Post-collisional (26–10 Ma) high Sr/Y and HREE-depleted intrusive rocks occur in an E–W trending belt paralleling the Yarlung–Zangbo suture in south Tibet. Their petrogenesis has been a subject of debate. Here, we present chronological, geochemical and Sr–Nd–Hf isotopic data for two newly discovered large-volume high Sr/Y granitoids (the Pagu granodiorite and the Nanmuqie granite) and three high Sr/Y porphyries intruding the granitoids in the Lhasa terrane.
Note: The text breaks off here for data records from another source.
Source: an optimization exercise on an open RTL-to-GDS flow (aim: small area and a short achievable clock period). Production flows keep margins and buffers that such runs may drop.

==> job 7672 <==
==> flow/design.v <==
module mdu_ctrl (
  input  logic        clk,
  input  logic        reset,
  input  logic [3:0]  op,
  input  logic        valid,
  input  logic        flush,
  input  logic [31:0] A,
  input  logic [31:0] B,
  output logic        start,
  output logic        busy,
  output logic [31:0] out,
  output logic [31:0] HI,
  output logic [31:0] LO
);
  localparam int W = 35;
  logic        busy_q;
  logic [3:0]  cnt_q;       
  logic        md_q;        
  logic        sg_q;        
  logic        nr_q;        
  logic        qp_q;        
  logic [31:0] hi_q, lo_q;
  logic [31:0] m_q;         
  logic [35:0] q_q;         
  logic [W-1:0] r_q;        
  wire is_mul = (op == 4'd1) | (op == 4'd2);
  wire is_div = (op == 4'd3) | (op == 4'd4);
  wire is_sg  = (op == 4'd1) | (op == 4'd3);
  wire accept = valid & ~flush & ~busy_q;
  assign start = accept & (is_mul | is_div);
  assign busy  = busy_q;
  assign HI    = hi_q;
  assign LO    = lo_q;
  always_comb begin
    out = 32'd0;
    if (op == 4'd7)      out = hi_q;
    else if (op == 4'd8) out = lo_q;
  end
  wire first = (cnt_q == 4'd0);
  wire c4    = (cnt_q == 4'd4);
  wire c9    = (cnt_q == 4'd9);
  wire mfix  = ~md_q & c4;                 
  wire dfix  =  md_q & c9;                 
  wire last  = md_q ? c9 : c4;
  wire dstep =  md_q & ~c9;
  wire sd    = sg_q & m_q[31];             
  wire nq    = md_q & (sd ^ nr_q);         
  wire dz    = (m_q == 32'd0);
  wire [W-1:0] mx = {{(W-32){sd}}, m_q};
  logic       tsel [4];
  logic       r0u, r0l;
  logic       one [4], two [4], bneg [4];
  logic       dbit [4];
  logic       inv0;
  logic [W-1:0] s [4];
  always_comb begin
    for (int i = 0; i < 4; i++) begin
      one[i] = 1'b0; two[i] = 1'b0; bneg[i] = 1'b0; dbit[i] = 1'b0;
      tsel[i] = 1'b0;
    end
    r0u = 1'b0; r0l = 1'b0; inv0 = 1'b0;
    if (~md_q) begin
      if (~c4) begin
        for (int i = 0; i < 4; i++) begin
          logic x0, x1, x2;
          x0 = (i == 0) ? qp_q : q_q[2*i-1];
          x1 = q_q[2*i];
          x2 = q_q[2*i+1];
          one[i]  = x1 ^ x0;
          two[i]  = (x2 & ~x1 & ~x0) | (~x2 & x1 & x0);
          bneg[i] = x2;
          tsel[i] = 1'b1;
        end
        tsel[0] = ~first;
      end else begin
        tsel[0] = 1'b1; one[0] = ~sg_q & qp_q;
        tsel[3] = 1'b1;
      end
    end else begin
      if (~c9) begin
        for (int i = 0; i < 4; i++) begin
          dbit[i] = q_q[35-i];
          one[i]  = 1'b1;
        end
        r0l = ~first;
      end else begin
        r0u = 1'b1; inv0 = nr_q;
        two[1] = r_q[32]; bneg[1] = r_q[32] & (sd ^ nr_q);
        tsel[3] = 1'b1;
      end
    end
  end
  logic sprev [4];
  assign sprev[0] = first ? 1'b0 : r_q[32];
  assign sprev[1] = s[0][32];
  assign sprev[2] = s[1][32];
  assign sprev[3] = s[2][32];
  genvar gi, gj;
  generate
    for (gi = 0; gi < 4; gi++) begin : g_row
      logic [W-1:0] prev, ain, xv;
      logic [W:0]   cy;
      logic         neg, ivt;
      if (gi == 0) begin : g_p0
        assign prev = r_q;
      end else begin : g_pn
        assign prev = s[gi-1];
      end
      assign neg = dstep ? ~(sprev[gi] ^ sd) : bneg[gi];
      assign ivt = (gi == 0) ? inv0 : 1'b0;
      for (gj = 0; gj < W; gj++) begin : g_bit
        wire t_in = prev[(gj + 2 < W) ? gj + 2 : W-1];
        wire l_in = (gj == 0) ? dbit[gi] : prev[(gj > 0) ? gj-1 : 0];
        wire a0;
        if (gi == 0) begin : g_r0
          assign a0 = r0u ? prev[gj] : tsel[0] ? t_in : (r0l | (gj == 0)) ? l_in : 1'b0;
        end else begin : g_rn
          assign a0 = tsel[gi] ? t_in : l_in;
        end
        assign ain[gj] = a0 ^ ivt;
        if (gj == 0) begin : g_x0
          assign xv[gj] = (one[gi] & mx[gj]) ^ neg;
        end else begin : g_xn
          assign xv[gj] = ((one[gi] & mx[gj]) | (two[gi] & mx[gj-1])) ^ neg;
        end
        assign s[gi][gj]  = ain[gj] ^ xv[gj] ^ cy[gj];
        assign cy[gj+1]   = (ain[gj] & xv[gj]) | (cy[gj] & (ain[gj] ^ xv[gj]));
      end
      assign cy[0] = neg | ivt;
    end
  endgenerate
  wire        a_n    = (op == 4'd3) & A[31];
  wire [31:0] ng_in  = busy_q ? q_q[31:0] : A;
  wire        ng_en  = busy_q ? nq : a_n;
  wire [31:0] ng_out = ng_en ? (~ng_in + 32'd1) : ng_in;
  wire [31:0] a_abs  = ng_out;
  wire [31:0] res_lo = ng_out;
  always_ff @(posedge clk) begin
    r_q <= s[3];
    if (~busy_q) begin
      cnt_q <= 4'd0;
      md_q  <= is_div;
      sg_q  <= is_sg;
      nr_q  <= a_n;
      qp_q  <= 1'b0;
      m_q   <= B;
      q_q   <= {4'd0, a_abs};
    end else begin
      cnt_q <= cnt_q + 4'd1;
      qp_q  <= q_q[7];
      q_q[35:32] <= q_q[31:28];
      if (~md_q)
        q_q[31:0] <= {s[3][1:0], s[2][1:0], s[1][1:0], s[0][1:0], q_q[31:8]};
      else
        q_q[31:0] <= {q_q[27:0], ~s[0][32], ~s[1][32], ~s[2][32], ~s[3][32]};
    end
  end
  wire wr_hi  = accept & (op == 4'd5);
  wire wr_lo  = accept & (op == 4'd6);
  wire commit = busy_q & last & ~(md_q & dz);
  wire [31:0] hi_d = ({32{wr_hi}} & A) | ({32{commit}} & s[3][31:0]) | ({32{~wr_hi & ~commit}} & hi_q);
  wire [31:0] lo_d = ({32{wr_lo}} & A) | ({32{commit}} & res_lo) | ({32{~wr_lo & ~commit}} & lo_q);
  always_ff @(posedge clk or negedge reset) begin
    if (!reset) begin
      busy_q <= 1'b0;
      hi_q   <= 32'd0;
      lo_q   <= 32'd0;
    end else begin
      busy_q <= busy_q ? ~last : start;
      hi_q   <= hi_d;
      lo_q   <= lo_d;
    end
  end
endmodule
==> flow/flow/run.sh <==
#!/bin/bash
# The standard ORFS layout with three changes:
#  - synthesis skips the quick ABC pass inside Yosys's synth command (SYNTH_ARGS=-noabc), so the
#    full adders are extracted from the written ripple-carry logic with clean carry chains;
#    registers and the final ABC mapping are unchanged;
#  - the ports get the smallest buffer;
#  - the clock tree uses no dummy loads.
set -euo pipefail
bash standard.sh \
  SYNTH_ARGS="-noabc" \
  BUFFER_PORTS_ARGS="-buffer_cell sky130_fd_sc_hd__buf_1" \
  CTS_ARGS="-sink_clustering_enable -repair_clock_nets -dont_use_dummy_load" \
  finish > standard_flow.log 2>&1
==> flow/standard.sh <==
#!/bin/bash
# synth_recipe.tcl (not shown) runs the flow's synth.tcl, then flattens the netlist and writes it again
# the make line also repeats each setting of config.mk as NAME=value (left out here)
make -C /OpenROAD-flow-scripts/flow DESIGN_CONFIG=/design/flow/config.mk WORK_HOME=/design/flow/orfs CLKGATE_MAP_FILE= SYNTH_SCRIPT=/design/flow/synth_recipe.tcl "${@:-finish}"
==> flow/config.mk <==
export PLATFORM = sky130hd
export DESIGN_NAME = mdu_ctrl
export DESIGN_NICKNAME = mdu_ctrl
export VERILOG_FILES = /design/flow/design.v
export SDC_FILE = /design/flow/constraint.sdc
export NUM_CORES = 4
export LEC_CHECK = 0
export CAP_MARGIN = 20
export CORE_MARGIN = 2
export CORE_UTILIZATION = 65
export SLEW_MARGIN = 20
==> flow/constraint.sdc <==
create_clock -name core_clock -period 150.0 [get_ports {clk}]
set_input_delay 30.0000 -clock core_clock [delete_from_list [all_inputs] [get_ports {clk}]]
set_output_delay 30.0000 -clock core_clock [all_outputs]
set_load 0.01 [all_outputs]
==> inputs of job 9482, as changes to job 7672 <==
==> flow/design.v, changed modules only <==
module mdu_ctrl (
  input  logic        clk,
  input  logic        reset,
  input  logic [3:0]  op,
  input  logic        valid,
  input  logic        flush,
  input  logic [31:0] A,
  input  logic [31:0] B,
  output logic        start,
  output logic        busy,
  output logic [31:0] out,
  output logic [31:0] HI,
  output logic [31:0] LO
);
  localparam int W = 35;
  logic        busy_q;
  logic [3:0]  cnt_q;       
  logic        md_q;        
  logic        sg_q;        
  logic        nr_q;        
  logic        qp_q;        
  logic [31:0] hi_q, lo_q;
  logic [31:0] m_q;         
  logic [35:0] q_q;         
  logic [W-1:0] r_q;        
  wire is_mul = (op == 4'd1) | (op == 4'd2);
  wire is_div = (op == 4'd3) | (op == 4'd4);
  wire is_sg  = (op == 4'd1) | (op == 4'd3);
  wire accept = valid & ~flush & ~busy_q;
  assign start = accept & (is_mul | is_div);
  assign busy  = busy_q;
  assign HI    = hi_q;
  assign LO    = lo_q;
  always_comb begin
    out = 32'd0;
    if (op == 4'd7)      out = hi_q;
    else if (op == 4'd8) out = lo_q;
  end
  wire first = (cnt_q == 4'd0);
  wire c4    = (cnt_q == 4'd4);
  wire c9    = (cnt_q == 4'd9);
  wire mfix  = ~md_q & c4;                 
  wire dfix  =  md_q & c9;                 
  wire last  = md_q ? c9 : c4;
  wire dstep =  md_q & ~c9;
  wire sd    = sg_q & m_q[31];             
  wire nq    = md_q & (sd ^ nr_q);         
  wire dz    = (m_q == 32'd0);
  wire [W-1:0] mx = {{(W-32){sd}}, m_q};
  logic       tsel [4];
  logic       r0u, r0l;
  logic       one [4], two [4], bneg [4];
  logic       dbit [4];
  logic       inv1;
  logic [W-1:0] s [4];
  always_comb begin
    for (int i = 0; i < 4; i++) begin
      one[i] = 1'b0; two[i] = 1'b0; bneg[i] = 1'b0; dbit[i] = 1'b0;
      tsel[i] = 1'b0;
    end
    r0u = 1'b0; r0l = 1'b0; inv1 = 1'b0;
    if (~md_q) begin
      if (~c4) begin
        for (int i = 0; i < 4; i++) begin
          logic x0, x1, x2;
          x0 = (i == 0) ? qp_q : q_q[2*i-1];
          x1 = q_q[2*i];
          x2 = q_q[2*i+1];
          one[i]  = x1 ^ x0;
          two[i]  = (x2 & ~x1 & ~x0) | (~x2 & x1 & x0);
          bneg[i] = x2;
          tsel[i] = 1'b1;
        end
        tsel[0] = ~first;
      end else begin
        tsel[0] = 1'b1; one[0] = ~sg_q & qp_q;
        tsel[3] = 1'b1;
      end
    end else begin
      if (~c9) begin
        for (int i = 0; i < 4; i++) begin
          dbit[i] = q_q[35-i];
          one[i]  = 1'b1;
        end
        r0l = ~first;
      end else begin
        r0u = 1'b1; one[0] = r_q[32]; bneg[0] = r_q[32] & sd;
        inv1 = nr_q;
        tsel[3] = 1'b1;
      end
    end
  end
  logic sprev [4];
  assign sprev[0] = first ? 1'b0 : r_q[32];
  assign sprev[1] = s[0][32];
  assign sprev[2] = s[1][32];
  assign sprev[3] = s[2][32];
  genvar gi, gj;
  generate
    for (gi = 0; gi < 4; gi++) begin : g_row
      logic [W-1:0] prev, ain, xv;
      logic [W:0]   cy;
      logic         neg, ivt;
      if (gi == 0) begin : g_p0
        assign prev = r_q;
      end else begin : g_pn
        assign prev = s[gi-1];
      end
      assign neg = dstep ? ~(sprev[gi] ^ sd) : bneg[gi];
      assign ivt = (gi == 1) ? inv1 : 1'b0;
      for (gj = 0; gj < W; gj++) begin : g_bit
        wire t_in = prev[(gj + 2 < W) ? gj + 2 : W-1];
        wire l_in = (gj == 0) ? dbit[gi] : prev[(gj > 0) ? gj-1 : 0];
        wire a0;
        if (gi == 0) begin : g_r0
          assign a0 = r0u ? prev[gj] : tsel[0] ? t_in : (r0l | (gj == 0)) ? l_in : 1'b0;
        end else begin : g_rn
          assign a0 = tsel[gi] ? t_in : l_in;
        end
        assign ain[gj] = a0 ^ ivt;
        if (gj == 0) begin : g_x0
          assign xv[gj] = (one[gi] & mx[gj]) ^ neg;
        end else begin : g_xn
          assign xv[gj] = ((one[gi] & mx[gj]) | (two[gi] & mx[gj-1])) ^ neg;
        end
        assign s[gi][gj]  = ain[gj] ^ xv[gj] ^ cy[gj];
        assign cy[gj+1]   = (ain[gj] & xv[gj]) | (cy[gj] & (ain[gj] ^ xv[gj]));
      end
      assign cy[0] = neg | ivt;
    end
  endgenerate
  wire        a_n    = (op == 4'd3) & A[31];
  wire [31:0] a_abs  = a_n ? (~A + 32'd1) : A;
  wire [31:0] res_lo = nq ? (~q_q[31:0] + 32'd1) : q_q[31:0];
  always_ff @(posedge clk) begin
    r_q <= s[3];
    if (~busy_q) begin
      cnt_q <= 4'd0;
      md_q  <= is_div;
      sg_q  <= is_sg;
      nr_q  <= a_n;
      qp_q  <= 1'b0;
      m_q   <= B;
      q_q   <= {4'd0, a_abs};
    end else begin
      cnt_q <= cnt_q + 4'd1;
      qp_q  <= q_q[7];
      q_q[35:32] <= q_q[31:28];
      if (~md_q)
        q_q[31:0] <= {s[3][1:0], s[2][1:0], s[1][1:0], s[0][1:0], q_q[31:8]};
      else
        q_q[31:0] <= {q_q[27:0], ~s[0][32], ~s[1][32], ~s[2][32], ~s[3][32]};
    end
  end
  always_ff @(posedge clk or negedge reset) begin
    if (!reset) begin
      busy_q <= 1'b0;
      hi_q   <= 32'd0;
      lo_q   <= 32'd0;
    end else if (~busy_q) begin
      busy_q <= start;
      if (accept & (op == 4'd5)) hi_q <= A;
      if (accept & (op == 4'd6)) lo_q <= A;
    end else if (last) begin
      busy_q <= 1'b0;
      if (~(md_q & dz)) begin
        hi_q <= s[3][31:0];
        lo_q <= res_lo;
      end
    end
  end
endmodule
==> flow/flow/run.sh (replaced) <==
#!/bin/bash
# The standard ORFS layout, with the smallest buffer on the ports.
set -euo pipefail
bash standard.sh BUFFER_PORTS_ARGS="-buffer_cell sky130_fd_sc_hd__buf_1" finish > standard_flow.log 2>&1
CORE_UTILIZATION = 60   (was 65)
==> metrics.csv <==
metric,value,unit
outcome,finished clean,
met1 WL,18.6,mm
first-pass GRT wire length,74.7,mm
Crit Reg-Reg Startpoint,cnt_q[0],
Critical Path Slowest Stage Cell,nor2_4,
Critical Path Start Type,register,
"worst slack, placed",87.64,ns
Worst EP arrival,62.71,ns
row count,56,
non-clock buffer count,202,
"Core Util, Final",0.713,
DP Wirelength,33.8,mm
the above is filed under job 7672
LA-ICP-MS zircon U–Pb dating for the Pagu granodiorite and Nanmuqie granite yielded identical magma crystallization ages of 14.0–14.4 Ma, which is indistinguishable from their associated high Sr/Y porphyries (14.2–14.6 Ma). The granitoid was intruded at middle-crust depth, whereas the porphyry was intruded at upper-crust depth, indicating that the Lhasa terrane has experienced a rapid crustal uplift during the high Sr/Y magma emplacement. Zircon Hf isotopic and whole-rock Sr–Nd isotopic compositions for these granitoids and porphyries suggest that their magmas were dominantly derived from partial melting of crustal materials. The granitoids and porphyries have ε Hf ( t ) values overlapping with the mafic granulites in the Himalayan terrane (Indian plate). Their Sr–Nd isotopic compositions show two-endmember mixing between the Himalayan mafic lower crust and the ultrapotassic lavas/the Lhasa lower crust. We suggest that the high Sr/Y magmas in the Lhasa terrane could be derived from partial melting of subducted Indian mafic lower crust with incorporation of the ultrapotassic lava and/or the Lhasa lower crust components. Our study suggests a new model for the high Sr/Y magma generation in the Lhasa terrane and provides a line of geochemical evidence that the Indian continental crust was subducted beneath the southern Lhasa terrane in the early–middle Miocene.